-- Records provided --

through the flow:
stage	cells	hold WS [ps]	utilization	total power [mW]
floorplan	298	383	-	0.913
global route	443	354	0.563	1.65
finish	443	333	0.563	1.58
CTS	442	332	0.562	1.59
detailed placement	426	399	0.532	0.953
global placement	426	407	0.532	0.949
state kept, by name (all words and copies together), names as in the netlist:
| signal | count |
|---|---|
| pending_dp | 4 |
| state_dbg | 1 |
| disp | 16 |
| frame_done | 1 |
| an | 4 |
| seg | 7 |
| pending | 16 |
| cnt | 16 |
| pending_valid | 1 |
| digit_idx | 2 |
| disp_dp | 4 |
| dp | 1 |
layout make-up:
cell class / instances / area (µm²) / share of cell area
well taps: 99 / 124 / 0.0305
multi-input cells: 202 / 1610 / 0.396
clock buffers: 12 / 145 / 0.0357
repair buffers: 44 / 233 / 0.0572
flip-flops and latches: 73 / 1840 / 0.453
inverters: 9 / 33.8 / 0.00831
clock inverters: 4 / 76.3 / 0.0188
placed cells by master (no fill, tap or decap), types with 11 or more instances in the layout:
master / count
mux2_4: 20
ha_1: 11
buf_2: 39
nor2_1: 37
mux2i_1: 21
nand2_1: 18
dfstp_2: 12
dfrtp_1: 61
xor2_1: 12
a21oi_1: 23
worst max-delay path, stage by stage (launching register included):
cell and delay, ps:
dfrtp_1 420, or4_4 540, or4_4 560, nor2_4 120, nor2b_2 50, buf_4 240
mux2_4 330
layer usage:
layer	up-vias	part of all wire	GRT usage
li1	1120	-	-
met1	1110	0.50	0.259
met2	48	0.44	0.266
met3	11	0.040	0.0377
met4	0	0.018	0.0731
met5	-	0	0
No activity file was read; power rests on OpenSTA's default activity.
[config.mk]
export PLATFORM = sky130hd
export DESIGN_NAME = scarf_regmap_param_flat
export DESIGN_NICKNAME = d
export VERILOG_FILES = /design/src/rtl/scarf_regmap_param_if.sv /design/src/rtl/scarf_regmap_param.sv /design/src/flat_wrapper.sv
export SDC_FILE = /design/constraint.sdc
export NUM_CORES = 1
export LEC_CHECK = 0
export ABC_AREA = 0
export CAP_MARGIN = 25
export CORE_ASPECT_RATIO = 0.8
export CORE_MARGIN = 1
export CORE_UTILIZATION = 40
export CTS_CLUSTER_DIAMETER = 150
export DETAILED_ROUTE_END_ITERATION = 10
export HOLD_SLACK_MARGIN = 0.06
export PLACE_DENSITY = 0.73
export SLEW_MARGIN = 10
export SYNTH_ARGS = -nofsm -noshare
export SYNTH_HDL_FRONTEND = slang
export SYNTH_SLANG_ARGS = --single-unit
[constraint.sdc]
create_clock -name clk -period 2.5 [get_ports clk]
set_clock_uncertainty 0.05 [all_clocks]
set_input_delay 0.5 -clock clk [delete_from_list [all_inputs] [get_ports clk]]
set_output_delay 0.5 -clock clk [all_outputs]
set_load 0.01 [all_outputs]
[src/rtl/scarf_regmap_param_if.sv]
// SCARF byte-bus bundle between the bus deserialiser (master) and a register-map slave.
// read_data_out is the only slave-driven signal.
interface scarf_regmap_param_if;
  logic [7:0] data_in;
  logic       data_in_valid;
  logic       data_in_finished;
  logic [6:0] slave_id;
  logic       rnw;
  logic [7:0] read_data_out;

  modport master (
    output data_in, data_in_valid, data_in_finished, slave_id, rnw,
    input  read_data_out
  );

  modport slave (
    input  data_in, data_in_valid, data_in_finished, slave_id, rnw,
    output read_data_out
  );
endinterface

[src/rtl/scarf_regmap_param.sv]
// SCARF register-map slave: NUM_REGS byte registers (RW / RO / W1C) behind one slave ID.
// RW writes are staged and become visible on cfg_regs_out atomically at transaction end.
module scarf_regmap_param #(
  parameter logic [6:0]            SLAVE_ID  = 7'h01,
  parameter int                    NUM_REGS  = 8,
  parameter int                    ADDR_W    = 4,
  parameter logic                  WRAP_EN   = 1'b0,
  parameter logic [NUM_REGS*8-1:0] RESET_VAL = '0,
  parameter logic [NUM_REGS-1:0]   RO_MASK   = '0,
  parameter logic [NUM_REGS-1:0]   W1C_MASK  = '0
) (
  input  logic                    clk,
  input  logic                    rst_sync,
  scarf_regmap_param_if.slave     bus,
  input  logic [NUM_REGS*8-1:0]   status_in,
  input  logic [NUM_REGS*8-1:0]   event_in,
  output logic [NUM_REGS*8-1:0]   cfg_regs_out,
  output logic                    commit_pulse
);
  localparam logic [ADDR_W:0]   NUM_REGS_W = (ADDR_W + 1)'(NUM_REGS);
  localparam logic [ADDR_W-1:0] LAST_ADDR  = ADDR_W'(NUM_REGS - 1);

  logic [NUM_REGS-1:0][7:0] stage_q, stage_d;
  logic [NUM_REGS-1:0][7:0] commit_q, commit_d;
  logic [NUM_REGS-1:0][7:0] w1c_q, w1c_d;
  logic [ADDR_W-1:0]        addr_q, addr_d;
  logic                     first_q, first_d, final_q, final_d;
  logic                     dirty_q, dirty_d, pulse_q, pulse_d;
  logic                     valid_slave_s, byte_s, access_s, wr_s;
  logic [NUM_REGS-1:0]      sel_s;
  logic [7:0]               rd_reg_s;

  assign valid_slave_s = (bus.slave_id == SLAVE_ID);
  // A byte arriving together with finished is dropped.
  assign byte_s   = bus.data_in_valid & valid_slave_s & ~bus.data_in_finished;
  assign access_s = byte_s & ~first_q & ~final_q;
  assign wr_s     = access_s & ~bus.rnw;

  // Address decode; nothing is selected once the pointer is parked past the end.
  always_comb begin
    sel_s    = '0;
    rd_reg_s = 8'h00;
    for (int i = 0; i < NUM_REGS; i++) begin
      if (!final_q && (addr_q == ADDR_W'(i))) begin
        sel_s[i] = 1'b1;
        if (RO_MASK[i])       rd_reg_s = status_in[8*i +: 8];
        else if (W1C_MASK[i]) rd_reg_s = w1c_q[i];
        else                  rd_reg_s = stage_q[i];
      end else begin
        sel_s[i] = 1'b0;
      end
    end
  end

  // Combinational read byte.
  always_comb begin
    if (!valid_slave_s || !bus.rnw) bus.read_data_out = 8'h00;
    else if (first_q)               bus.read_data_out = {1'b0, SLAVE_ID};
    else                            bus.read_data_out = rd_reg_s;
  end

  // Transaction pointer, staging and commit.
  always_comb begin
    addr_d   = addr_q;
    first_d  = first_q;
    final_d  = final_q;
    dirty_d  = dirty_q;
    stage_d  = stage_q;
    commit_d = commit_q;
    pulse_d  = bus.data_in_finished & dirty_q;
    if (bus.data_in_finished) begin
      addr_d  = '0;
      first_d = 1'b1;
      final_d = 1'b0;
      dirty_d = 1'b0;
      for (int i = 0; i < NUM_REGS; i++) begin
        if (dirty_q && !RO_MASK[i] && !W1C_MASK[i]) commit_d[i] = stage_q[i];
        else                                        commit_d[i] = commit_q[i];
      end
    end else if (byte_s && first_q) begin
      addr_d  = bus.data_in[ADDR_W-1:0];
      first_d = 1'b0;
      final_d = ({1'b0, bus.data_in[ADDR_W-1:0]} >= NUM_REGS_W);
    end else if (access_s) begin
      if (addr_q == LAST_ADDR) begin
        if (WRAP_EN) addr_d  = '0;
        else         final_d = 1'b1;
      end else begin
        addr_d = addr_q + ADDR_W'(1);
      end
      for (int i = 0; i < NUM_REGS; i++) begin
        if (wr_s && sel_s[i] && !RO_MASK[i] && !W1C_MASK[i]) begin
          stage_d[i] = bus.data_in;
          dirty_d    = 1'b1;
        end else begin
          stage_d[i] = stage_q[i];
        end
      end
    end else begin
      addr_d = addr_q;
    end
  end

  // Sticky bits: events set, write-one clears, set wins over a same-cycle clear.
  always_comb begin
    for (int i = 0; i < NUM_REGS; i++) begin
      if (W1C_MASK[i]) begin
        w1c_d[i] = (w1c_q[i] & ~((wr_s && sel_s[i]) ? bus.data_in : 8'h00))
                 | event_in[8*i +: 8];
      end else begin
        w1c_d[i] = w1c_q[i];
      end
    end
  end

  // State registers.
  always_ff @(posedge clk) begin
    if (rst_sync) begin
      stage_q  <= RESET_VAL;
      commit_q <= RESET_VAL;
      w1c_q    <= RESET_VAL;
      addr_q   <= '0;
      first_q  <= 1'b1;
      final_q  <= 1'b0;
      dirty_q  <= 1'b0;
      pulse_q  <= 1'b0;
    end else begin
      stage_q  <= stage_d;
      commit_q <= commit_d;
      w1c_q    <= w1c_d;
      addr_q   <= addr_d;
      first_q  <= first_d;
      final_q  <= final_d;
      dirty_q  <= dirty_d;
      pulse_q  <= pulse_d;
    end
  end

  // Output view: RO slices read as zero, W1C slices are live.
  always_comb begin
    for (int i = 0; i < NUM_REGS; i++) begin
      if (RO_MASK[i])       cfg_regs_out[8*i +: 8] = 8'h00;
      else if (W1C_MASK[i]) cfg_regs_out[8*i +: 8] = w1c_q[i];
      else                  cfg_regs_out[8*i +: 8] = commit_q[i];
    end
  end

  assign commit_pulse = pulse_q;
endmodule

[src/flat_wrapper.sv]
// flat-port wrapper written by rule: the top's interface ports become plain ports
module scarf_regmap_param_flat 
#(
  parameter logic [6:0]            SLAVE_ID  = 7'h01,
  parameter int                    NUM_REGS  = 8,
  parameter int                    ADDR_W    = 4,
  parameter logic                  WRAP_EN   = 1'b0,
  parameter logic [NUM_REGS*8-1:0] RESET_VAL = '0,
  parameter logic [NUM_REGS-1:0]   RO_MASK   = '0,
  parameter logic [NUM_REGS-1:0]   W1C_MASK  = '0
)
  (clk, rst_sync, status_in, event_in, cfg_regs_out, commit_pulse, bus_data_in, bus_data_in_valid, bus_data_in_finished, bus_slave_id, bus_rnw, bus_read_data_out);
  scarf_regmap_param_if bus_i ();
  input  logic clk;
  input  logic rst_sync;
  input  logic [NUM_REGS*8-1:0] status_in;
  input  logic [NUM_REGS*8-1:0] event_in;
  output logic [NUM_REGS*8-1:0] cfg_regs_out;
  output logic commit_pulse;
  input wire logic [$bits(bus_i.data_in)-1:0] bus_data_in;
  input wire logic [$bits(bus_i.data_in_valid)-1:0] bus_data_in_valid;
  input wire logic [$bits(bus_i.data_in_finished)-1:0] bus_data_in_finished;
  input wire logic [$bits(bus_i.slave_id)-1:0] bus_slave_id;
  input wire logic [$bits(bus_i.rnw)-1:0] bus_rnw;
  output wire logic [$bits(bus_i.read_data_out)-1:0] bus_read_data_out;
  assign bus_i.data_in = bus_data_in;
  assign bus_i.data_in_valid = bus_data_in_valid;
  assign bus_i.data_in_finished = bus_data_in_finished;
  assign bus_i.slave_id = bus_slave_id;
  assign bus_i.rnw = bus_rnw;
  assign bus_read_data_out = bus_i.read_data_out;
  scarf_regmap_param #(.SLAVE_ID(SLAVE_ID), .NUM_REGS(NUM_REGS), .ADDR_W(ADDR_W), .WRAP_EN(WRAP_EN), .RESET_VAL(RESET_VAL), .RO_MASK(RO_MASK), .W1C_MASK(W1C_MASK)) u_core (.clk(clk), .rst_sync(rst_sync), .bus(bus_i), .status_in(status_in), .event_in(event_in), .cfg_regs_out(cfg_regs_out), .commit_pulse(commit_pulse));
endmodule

* * *

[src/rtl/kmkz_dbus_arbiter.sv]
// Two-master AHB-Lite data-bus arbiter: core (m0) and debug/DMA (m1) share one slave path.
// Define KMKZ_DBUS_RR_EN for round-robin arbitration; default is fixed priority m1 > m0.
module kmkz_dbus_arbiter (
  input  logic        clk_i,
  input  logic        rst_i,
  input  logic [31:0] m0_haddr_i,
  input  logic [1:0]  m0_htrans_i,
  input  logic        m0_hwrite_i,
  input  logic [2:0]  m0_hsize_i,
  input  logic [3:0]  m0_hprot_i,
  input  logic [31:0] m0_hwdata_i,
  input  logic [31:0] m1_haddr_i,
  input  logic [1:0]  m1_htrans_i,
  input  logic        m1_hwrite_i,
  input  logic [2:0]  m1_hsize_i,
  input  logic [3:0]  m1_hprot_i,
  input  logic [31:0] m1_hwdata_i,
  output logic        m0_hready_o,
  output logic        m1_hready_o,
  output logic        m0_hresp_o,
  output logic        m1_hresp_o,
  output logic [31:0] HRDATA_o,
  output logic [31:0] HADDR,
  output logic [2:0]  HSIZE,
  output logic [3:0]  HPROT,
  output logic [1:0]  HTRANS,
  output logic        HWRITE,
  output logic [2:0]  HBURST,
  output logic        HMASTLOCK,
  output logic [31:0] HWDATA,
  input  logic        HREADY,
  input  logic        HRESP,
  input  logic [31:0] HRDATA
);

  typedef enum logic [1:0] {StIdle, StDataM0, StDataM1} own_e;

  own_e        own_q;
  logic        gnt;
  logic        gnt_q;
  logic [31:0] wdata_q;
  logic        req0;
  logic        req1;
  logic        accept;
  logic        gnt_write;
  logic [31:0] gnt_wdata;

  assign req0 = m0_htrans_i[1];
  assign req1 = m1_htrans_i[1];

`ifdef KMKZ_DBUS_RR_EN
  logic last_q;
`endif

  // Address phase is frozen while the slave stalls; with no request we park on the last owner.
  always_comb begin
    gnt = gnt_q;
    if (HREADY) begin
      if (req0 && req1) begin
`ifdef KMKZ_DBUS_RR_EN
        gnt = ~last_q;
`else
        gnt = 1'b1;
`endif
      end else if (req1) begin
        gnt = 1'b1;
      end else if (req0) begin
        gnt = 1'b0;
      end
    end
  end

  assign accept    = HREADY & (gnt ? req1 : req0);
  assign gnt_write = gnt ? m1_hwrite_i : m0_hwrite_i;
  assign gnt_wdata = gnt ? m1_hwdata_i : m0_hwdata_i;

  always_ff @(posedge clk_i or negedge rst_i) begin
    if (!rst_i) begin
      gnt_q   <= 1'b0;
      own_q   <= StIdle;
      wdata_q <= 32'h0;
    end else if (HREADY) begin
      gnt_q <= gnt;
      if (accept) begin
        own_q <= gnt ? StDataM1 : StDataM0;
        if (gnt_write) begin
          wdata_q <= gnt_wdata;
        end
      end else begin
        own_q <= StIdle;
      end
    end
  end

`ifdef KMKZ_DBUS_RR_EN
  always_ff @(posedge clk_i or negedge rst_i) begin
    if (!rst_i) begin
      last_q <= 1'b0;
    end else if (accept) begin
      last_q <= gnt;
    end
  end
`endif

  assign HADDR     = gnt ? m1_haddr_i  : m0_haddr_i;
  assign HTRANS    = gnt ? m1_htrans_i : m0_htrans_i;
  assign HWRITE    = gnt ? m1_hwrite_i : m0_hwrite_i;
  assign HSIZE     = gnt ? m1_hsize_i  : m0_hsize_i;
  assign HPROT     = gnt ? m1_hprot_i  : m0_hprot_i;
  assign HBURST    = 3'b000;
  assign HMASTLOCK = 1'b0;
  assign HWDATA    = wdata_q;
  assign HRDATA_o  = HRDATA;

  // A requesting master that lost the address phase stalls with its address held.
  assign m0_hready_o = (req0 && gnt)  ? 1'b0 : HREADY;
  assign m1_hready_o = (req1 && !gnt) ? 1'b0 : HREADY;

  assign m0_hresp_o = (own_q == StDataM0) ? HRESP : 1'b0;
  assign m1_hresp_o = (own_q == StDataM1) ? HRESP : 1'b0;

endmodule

==

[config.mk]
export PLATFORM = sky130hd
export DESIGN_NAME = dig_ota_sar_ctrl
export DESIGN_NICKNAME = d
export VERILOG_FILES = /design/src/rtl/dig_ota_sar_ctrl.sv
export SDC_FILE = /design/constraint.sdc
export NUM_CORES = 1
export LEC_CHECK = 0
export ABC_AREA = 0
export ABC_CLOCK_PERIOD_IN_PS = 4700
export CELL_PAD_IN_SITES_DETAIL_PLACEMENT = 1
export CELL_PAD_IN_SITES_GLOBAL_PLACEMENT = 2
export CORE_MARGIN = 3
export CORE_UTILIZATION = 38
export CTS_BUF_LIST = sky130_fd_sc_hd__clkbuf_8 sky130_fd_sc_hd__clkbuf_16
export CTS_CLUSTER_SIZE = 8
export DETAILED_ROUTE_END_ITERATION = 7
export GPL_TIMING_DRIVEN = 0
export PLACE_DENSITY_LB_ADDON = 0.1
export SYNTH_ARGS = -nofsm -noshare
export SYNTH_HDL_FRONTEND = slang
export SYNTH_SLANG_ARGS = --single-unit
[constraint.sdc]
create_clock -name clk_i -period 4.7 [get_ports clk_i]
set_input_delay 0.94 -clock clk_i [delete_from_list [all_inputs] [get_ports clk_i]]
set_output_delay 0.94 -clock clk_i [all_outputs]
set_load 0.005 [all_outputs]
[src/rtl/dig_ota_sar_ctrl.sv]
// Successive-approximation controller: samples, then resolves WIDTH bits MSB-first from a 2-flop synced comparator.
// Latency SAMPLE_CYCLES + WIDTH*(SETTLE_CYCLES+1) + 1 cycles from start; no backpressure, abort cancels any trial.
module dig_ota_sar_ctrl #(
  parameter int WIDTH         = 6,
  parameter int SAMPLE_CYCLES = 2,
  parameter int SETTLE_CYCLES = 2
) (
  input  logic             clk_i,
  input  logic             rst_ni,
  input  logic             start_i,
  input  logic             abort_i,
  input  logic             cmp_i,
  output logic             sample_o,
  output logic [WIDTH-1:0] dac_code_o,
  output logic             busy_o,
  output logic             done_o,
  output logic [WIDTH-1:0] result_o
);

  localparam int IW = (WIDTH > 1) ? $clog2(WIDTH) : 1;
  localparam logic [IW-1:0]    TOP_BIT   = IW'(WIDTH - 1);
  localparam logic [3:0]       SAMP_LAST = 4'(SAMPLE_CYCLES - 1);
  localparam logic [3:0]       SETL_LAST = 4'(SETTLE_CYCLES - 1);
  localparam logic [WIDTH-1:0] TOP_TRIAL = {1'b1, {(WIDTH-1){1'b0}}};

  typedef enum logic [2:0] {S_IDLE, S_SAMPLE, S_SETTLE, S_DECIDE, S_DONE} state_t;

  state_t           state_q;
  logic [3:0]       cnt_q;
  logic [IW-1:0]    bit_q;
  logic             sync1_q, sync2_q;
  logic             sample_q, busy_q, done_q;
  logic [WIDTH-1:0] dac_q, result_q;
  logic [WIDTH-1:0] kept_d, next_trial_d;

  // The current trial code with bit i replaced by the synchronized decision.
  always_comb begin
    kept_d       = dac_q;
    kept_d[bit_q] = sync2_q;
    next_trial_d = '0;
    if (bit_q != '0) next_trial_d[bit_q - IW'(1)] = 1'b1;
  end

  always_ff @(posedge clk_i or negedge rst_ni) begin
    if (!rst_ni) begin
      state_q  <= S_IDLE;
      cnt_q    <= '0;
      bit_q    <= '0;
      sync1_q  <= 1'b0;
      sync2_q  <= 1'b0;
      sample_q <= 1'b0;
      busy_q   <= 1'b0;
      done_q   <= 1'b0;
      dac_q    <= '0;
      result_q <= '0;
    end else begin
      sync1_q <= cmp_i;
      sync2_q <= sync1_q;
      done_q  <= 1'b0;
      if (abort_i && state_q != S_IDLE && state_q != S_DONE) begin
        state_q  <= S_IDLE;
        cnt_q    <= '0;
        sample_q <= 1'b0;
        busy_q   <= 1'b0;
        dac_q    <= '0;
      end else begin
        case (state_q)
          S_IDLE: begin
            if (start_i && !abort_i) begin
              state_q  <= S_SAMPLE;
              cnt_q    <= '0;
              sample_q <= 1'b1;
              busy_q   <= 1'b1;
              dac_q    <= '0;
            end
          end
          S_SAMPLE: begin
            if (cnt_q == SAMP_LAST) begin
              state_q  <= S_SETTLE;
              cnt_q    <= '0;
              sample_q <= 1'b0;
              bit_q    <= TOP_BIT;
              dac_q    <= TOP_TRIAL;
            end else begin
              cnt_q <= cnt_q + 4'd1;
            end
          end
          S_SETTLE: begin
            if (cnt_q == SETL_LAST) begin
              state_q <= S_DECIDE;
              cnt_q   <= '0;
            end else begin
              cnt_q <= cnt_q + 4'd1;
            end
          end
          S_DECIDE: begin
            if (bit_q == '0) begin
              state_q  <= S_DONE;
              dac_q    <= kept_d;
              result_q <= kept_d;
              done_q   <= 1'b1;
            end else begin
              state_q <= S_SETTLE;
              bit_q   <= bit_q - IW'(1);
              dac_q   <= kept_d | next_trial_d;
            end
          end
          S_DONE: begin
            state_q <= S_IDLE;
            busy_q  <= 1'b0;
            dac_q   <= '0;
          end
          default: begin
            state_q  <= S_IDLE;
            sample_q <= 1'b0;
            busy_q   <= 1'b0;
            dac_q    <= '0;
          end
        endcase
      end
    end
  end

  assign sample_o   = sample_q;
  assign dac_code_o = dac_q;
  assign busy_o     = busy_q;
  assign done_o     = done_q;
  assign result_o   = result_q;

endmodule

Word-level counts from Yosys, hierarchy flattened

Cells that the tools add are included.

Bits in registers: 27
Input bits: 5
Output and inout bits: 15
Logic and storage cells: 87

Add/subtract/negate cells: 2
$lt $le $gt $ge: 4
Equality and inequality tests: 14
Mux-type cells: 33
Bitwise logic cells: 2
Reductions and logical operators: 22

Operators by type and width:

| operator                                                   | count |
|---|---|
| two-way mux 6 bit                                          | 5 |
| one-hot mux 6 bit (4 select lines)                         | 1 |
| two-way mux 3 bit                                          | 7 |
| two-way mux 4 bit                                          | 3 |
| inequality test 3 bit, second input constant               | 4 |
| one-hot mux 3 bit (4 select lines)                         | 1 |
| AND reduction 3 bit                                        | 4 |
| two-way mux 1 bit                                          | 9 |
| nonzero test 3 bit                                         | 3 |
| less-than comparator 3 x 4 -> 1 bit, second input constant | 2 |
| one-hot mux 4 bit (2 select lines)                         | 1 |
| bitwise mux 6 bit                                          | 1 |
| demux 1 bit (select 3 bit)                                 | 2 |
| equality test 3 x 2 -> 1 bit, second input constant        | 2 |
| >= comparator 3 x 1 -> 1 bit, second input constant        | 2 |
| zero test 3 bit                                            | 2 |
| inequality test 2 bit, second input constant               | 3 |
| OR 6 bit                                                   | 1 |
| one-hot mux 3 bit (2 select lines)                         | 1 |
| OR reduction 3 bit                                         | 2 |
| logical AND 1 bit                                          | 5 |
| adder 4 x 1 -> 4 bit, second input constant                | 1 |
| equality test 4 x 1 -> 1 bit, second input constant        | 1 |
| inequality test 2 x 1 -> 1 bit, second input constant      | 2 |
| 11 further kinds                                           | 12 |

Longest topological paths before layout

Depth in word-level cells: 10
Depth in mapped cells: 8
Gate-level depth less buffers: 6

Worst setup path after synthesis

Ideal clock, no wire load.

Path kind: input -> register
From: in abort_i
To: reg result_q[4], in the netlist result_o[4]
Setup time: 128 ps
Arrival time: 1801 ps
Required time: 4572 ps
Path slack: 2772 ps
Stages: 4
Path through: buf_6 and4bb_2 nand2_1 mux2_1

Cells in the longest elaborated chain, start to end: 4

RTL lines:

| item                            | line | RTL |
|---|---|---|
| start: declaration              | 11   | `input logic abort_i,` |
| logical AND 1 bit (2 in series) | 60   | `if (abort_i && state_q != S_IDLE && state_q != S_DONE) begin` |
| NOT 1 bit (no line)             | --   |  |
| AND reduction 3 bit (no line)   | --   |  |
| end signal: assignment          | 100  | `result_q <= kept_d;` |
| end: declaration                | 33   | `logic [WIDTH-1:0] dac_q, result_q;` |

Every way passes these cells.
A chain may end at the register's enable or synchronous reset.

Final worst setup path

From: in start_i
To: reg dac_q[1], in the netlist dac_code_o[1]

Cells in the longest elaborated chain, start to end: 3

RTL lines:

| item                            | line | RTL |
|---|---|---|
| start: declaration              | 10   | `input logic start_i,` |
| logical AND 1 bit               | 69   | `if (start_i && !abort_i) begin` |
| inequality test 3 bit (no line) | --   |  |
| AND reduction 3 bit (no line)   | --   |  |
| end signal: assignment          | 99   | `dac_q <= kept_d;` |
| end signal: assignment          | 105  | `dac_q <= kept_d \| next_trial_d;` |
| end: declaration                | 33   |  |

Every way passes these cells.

-- Exercise instructions --
A count is all that should be returned: the number of lines in these records containing the string "usage".

-- Final answer --
2